* _Work request_
The lines from the start of the listing through the line containing "6_report: 364.3 / 183" should be printed exactly, and no other lines should be printed.

* _Working data_

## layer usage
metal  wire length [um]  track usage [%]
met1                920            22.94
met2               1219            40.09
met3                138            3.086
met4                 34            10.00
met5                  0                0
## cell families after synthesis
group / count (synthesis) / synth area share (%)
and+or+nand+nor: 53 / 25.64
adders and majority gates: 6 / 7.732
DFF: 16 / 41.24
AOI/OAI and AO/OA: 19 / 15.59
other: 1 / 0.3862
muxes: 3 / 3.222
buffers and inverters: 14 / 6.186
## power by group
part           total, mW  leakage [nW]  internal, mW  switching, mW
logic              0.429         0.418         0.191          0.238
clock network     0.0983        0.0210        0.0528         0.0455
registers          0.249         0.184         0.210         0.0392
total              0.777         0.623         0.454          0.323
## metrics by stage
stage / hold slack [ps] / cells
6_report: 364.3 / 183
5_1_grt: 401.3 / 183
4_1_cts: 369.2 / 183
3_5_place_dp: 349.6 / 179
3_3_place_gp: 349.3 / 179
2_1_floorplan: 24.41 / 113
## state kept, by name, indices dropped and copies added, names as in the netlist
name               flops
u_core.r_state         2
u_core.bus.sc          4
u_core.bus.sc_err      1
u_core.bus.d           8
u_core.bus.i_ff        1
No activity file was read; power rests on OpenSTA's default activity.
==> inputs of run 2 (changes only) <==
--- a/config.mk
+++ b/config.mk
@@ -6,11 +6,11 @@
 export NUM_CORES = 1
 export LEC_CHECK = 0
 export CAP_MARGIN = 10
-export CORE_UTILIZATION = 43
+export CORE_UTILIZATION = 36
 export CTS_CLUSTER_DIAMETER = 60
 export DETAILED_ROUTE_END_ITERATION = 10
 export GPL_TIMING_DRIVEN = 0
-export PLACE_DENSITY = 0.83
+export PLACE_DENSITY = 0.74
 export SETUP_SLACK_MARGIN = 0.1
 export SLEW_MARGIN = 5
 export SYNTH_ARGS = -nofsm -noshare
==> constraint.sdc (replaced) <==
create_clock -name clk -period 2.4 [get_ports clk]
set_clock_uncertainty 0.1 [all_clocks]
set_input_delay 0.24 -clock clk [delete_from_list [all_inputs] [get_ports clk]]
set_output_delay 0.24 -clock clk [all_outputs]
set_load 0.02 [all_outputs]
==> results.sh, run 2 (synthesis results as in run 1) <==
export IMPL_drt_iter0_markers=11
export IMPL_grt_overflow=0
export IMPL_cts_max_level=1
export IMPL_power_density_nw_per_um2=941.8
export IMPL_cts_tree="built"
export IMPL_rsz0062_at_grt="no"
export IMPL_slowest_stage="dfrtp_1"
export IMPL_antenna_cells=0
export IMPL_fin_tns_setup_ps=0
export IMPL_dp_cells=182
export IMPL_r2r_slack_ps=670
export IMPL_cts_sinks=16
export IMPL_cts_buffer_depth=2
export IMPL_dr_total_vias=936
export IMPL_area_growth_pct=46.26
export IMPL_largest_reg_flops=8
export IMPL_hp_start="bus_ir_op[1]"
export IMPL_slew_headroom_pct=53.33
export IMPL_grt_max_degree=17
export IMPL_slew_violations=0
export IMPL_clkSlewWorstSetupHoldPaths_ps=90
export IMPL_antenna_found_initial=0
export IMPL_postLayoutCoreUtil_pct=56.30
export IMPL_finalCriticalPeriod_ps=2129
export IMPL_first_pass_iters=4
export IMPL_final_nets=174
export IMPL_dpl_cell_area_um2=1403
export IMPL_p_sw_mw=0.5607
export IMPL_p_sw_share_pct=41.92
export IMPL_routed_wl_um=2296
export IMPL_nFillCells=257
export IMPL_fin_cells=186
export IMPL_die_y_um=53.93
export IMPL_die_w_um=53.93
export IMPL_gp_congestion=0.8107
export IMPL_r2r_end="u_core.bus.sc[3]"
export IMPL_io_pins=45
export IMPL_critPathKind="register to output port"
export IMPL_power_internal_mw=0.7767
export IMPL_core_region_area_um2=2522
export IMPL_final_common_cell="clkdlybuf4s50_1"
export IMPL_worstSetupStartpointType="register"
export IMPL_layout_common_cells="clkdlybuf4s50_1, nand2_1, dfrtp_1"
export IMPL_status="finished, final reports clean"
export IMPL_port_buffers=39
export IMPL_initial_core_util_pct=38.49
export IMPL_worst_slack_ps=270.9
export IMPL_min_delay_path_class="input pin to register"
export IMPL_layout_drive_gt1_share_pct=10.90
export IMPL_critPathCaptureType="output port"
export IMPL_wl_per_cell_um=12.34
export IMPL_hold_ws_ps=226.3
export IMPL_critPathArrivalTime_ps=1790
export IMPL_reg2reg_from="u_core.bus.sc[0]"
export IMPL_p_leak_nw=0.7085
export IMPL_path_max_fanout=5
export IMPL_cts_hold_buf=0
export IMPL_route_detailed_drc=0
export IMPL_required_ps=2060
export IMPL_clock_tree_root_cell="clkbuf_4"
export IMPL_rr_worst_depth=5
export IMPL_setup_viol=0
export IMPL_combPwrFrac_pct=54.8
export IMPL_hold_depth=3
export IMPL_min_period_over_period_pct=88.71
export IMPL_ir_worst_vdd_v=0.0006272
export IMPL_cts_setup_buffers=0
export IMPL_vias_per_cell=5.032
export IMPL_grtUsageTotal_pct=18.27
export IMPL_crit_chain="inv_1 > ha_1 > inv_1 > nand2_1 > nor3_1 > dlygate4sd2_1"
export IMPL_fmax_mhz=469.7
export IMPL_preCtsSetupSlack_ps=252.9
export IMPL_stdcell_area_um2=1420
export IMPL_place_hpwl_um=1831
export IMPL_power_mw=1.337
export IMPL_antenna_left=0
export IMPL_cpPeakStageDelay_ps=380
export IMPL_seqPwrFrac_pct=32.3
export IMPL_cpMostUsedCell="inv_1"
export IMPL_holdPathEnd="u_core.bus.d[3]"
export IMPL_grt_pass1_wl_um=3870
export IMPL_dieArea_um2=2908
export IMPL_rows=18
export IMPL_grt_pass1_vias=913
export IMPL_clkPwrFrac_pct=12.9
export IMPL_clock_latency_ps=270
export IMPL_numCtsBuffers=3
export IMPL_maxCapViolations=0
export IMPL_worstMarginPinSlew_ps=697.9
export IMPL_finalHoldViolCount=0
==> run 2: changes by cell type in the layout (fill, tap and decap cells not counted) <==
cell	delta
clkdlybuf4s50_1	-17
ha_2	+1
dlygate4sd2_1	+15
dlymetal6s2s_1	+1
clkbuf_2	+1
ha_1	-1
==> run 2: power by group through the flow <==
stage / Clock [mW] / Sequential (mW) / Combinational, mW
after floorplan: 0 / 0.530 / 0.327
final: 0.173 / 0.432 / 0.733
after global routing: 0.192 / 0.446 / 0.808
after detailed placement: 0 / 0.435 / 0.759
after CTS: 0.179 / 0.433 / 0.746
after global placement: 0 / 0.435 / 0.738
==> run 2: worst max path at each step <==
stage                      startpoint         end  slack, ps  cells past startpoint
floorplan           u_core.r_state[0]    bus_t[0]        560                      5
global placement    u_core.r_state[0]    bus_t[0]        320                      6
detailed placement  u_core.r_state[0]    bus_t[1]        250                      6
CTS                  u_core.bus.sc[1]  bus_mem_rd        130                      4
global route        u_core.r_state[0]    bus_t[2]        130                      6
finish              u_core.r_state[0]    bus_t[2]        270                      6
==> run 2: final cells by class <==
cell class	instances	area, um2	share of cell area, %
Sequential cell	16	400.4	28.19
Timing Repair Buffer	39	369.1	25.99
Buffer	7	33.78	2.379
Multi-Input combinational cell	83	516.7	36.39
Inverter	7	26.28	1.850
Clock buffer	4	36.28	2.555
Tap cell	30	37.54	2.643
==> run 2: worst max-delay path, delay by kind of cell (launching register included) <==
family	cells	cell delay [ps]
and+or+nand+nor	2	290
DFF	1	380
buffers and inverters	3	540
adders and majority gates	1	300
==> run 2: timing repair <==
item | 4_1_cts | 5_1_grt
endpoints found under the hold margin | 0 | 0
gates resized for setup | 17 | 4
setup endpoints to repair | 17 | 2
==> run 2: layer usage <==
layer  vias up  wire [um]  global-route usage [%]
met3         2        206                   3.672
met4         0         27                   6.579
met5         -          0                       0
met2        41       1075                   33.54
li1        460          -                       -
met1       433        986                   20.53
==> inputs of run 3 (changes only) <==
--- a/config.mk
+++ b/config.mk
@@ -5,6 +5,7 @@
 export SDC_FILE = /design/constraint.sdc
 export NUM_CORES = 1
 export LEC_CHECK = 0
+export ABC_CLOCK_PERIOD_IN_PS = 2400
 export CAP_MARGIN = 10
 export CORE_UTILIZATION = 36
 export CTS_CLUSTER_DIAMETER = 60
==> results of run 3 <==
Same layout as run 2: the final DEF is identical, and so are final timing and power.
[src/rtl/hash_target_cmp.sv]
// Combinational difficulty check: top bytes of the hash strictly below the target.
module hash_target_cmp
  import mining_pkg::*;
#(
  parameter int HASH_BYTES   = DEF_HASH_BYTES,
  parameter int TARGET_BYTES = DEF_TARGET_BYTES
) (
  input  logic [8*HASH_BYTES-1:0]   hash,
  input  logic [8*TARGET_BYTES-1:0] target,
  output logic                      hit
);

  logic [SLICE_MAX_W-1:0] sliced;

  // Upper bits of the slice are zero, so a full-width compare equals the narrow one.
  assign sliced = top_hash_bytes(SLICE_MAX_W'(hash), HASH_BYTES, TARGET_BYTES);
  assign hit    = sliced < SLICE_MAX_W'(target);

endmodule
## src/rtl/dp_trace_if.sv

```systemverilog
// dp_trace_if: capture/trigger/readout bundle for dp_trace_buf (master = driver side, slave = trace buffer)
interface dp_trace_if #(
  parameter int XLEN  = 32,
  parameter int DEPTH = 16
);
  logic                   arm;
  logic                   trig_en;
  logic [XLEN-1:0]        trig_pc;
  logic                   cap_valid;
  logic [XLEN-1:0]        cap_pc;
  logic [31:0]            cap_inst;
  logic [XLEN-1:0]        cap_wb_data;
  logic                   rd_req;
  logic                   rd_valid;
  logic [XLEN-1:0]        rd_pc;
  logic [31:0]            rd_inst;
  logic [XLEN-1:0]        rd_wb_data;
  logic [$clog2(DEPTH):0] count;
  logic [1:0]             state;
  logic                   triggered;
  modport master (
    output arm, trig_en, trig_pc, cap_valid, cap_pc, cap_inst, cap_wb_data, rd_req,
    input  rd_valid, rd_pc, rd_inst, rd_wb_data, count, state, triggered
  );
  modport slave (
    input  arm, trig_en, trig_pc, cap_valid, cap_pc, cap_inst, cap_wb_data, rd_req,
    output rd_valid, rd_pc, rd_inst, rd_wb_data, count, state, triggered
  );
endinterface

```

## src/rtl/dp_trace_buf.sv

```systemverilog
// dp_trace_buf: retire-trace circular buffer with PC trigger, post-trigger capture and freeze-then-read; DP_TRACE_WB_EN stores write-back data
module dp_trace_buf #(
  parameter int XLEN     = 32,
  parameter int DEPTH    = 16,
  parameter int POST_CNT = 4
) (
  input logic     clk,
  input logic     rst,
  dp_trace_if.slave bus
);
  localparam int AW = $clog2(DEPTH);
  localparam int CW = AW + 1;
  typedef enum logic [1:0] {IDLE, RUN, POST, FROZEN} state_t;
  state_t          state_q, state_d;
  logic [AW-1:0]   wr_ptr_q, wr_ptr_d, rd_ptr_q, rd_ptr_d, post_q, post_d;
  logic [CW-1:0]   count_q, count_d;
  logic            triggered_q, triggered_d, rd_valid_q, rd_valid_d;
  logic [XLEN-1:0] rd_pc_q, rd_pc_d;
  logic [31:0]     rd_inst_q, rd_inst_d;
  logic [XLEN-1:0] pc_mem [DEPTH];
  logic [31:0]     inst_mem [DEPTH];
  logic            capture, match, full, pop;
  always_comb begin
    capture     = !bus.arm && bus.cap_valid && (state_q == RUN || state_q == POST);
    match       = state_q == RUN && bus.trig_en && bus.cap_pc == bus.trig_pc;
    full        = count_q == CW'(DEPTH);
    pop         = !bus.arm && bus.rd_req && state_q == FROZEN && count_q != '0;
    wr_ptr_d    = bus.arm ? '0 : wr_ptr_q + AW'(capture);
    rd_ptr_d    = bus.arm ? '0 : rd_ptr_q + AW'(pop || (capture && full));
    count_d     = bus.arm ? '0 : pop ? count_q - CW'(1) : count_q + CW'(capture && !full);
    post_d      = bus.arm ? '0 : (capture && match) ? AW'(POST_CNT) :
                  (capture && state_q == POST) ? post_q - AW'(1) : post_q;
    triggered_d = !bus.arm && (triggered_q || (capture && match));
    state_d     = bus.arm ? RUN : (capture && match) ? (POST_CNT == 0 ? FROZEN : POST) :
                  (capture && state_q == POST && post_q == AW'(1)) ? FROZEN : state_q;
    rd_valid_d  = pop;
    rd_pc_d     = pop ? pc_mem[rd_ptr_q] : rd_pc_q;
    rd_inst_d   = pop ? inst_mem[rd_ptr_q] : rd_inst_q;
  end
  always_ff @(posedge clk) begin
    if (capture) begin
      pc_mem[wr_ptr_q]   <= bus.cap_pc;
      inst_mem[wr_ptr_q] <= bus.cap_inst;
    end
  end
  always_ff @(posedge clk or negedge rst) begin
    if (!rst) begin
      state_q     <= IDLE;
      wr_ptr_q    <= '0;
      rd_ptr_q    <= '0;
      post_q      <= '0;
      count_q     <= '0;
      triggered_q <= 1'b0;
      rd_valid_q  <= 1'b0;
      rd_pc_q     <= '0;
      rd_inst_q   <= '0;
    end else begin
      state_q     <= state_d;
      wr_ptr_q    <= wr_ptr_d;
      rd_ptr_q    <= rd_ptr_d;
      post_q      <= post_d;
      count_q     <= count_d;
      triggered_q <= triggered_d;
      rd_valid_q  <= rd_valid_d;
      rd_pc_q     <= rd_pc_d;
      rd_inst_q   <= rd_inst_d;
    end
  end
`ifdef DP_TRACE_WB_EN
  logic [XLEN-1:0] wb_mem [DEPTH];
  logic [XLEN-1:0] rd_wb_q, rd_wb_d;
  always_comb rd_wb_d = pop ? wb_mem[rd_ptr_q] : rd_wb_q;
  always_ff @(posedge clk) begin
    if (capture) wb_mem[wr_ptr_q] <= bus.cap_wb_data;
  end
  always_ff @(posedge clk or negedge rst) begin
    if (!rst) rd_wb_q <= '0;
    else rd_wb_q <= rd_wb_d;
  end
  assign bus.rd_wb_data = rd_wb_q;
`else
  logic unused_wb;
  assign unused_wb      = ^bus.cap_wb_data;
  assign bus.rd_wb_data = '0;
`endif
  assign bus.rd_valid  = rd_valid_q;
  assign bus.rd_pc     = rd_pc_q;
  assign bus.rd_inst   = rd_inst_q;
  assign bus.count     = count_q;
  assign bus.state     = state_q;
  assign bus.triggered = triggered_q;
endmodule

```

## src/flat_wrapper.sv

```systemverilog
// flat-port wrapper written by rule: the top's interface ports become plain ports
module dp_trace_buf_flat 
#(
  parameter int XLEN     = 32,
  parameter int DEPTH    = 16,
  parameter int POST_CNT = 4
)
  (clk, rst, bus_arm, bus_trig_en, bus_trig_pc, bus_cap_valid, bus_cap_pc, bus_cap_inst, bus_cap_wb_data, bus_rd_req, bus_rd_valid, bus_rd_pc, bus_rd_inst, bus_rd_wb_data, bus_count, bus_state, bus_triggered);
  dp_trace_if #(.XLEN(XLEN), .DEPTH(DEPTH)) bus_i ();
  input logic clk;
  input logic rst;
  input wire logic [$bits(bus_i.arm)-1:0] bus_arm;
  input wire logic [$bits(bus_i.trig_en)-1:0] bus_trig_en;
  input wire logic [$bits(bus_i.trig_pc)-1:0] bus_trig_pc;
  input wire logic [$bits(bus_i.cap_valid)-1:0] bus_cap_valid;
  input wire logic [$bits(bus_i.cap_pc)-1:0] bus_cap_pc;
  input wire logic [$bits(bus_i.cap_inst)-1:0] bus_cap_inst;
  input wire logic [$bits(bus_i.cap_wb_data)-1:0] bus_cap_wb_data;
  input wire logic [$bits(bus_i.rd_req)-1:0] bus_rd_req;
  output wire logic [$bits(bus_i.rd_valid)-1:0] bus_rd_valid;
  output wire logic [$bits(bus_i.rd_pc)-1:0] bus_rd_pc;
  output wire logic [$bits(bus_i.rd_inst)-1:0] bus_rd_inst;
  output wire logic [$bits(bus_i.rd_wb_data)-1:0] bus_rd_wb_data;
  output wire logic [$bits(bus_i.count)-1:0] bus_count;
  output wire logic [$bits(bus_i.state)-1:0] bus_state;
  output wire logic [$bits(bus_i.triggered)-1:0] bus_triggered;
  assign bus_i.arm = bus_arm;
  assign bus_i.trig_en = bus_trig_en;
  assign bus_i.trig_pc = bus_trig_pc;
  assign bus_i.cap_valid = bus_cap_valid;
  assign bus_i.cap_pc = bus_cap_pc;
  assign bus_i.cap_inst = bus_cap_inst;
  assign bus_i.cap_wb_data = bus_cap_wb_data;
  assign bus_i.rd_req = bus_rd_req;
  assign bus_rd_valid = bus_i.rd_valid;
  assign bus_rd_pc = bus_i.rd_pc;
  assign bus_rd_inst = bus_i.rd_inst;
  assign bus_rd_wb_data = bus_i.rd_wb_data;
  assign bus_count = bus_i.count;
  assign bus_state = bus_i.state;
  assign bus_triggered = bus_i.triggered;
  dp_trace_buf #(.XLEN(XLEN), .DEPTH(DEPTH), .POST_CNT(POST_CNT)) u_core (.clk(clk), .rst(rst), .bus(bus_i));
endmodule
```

* _Finished task_
## layer usage
metal  wire length [um]  track usage [%]
met1                920            22.94
met2               1219            40.09
met3                138            3.086
met4                 34            10.00
met5                  0                0
## cell families after synthesis
group / count (synthesis) / synth area share (%)
and+or+nand+nor: 53 / 25.64
adders and majority gates: 6 / 7.732
DFF: 16 / 41.24
AOI/OAI and AO/OA: 19 / 15.59
other: 1 / 0.3862
muxes: 3 / 3.222
buffers and inverters: 14 / 6.186
## power by group
part           total, mW  leakage [nW]  internal, mW  switching, mW
logic              0.429         0.418         0.191          0.238
clock network     0.0983        0.0210        0.0528         0.0455
registers          0.249         0.184         0.210         0.0392
total              0.777         0.623         0.454          0.323
## metrics by stage
stage / hold slack [ps] / cells
6_report: 364.3 / 183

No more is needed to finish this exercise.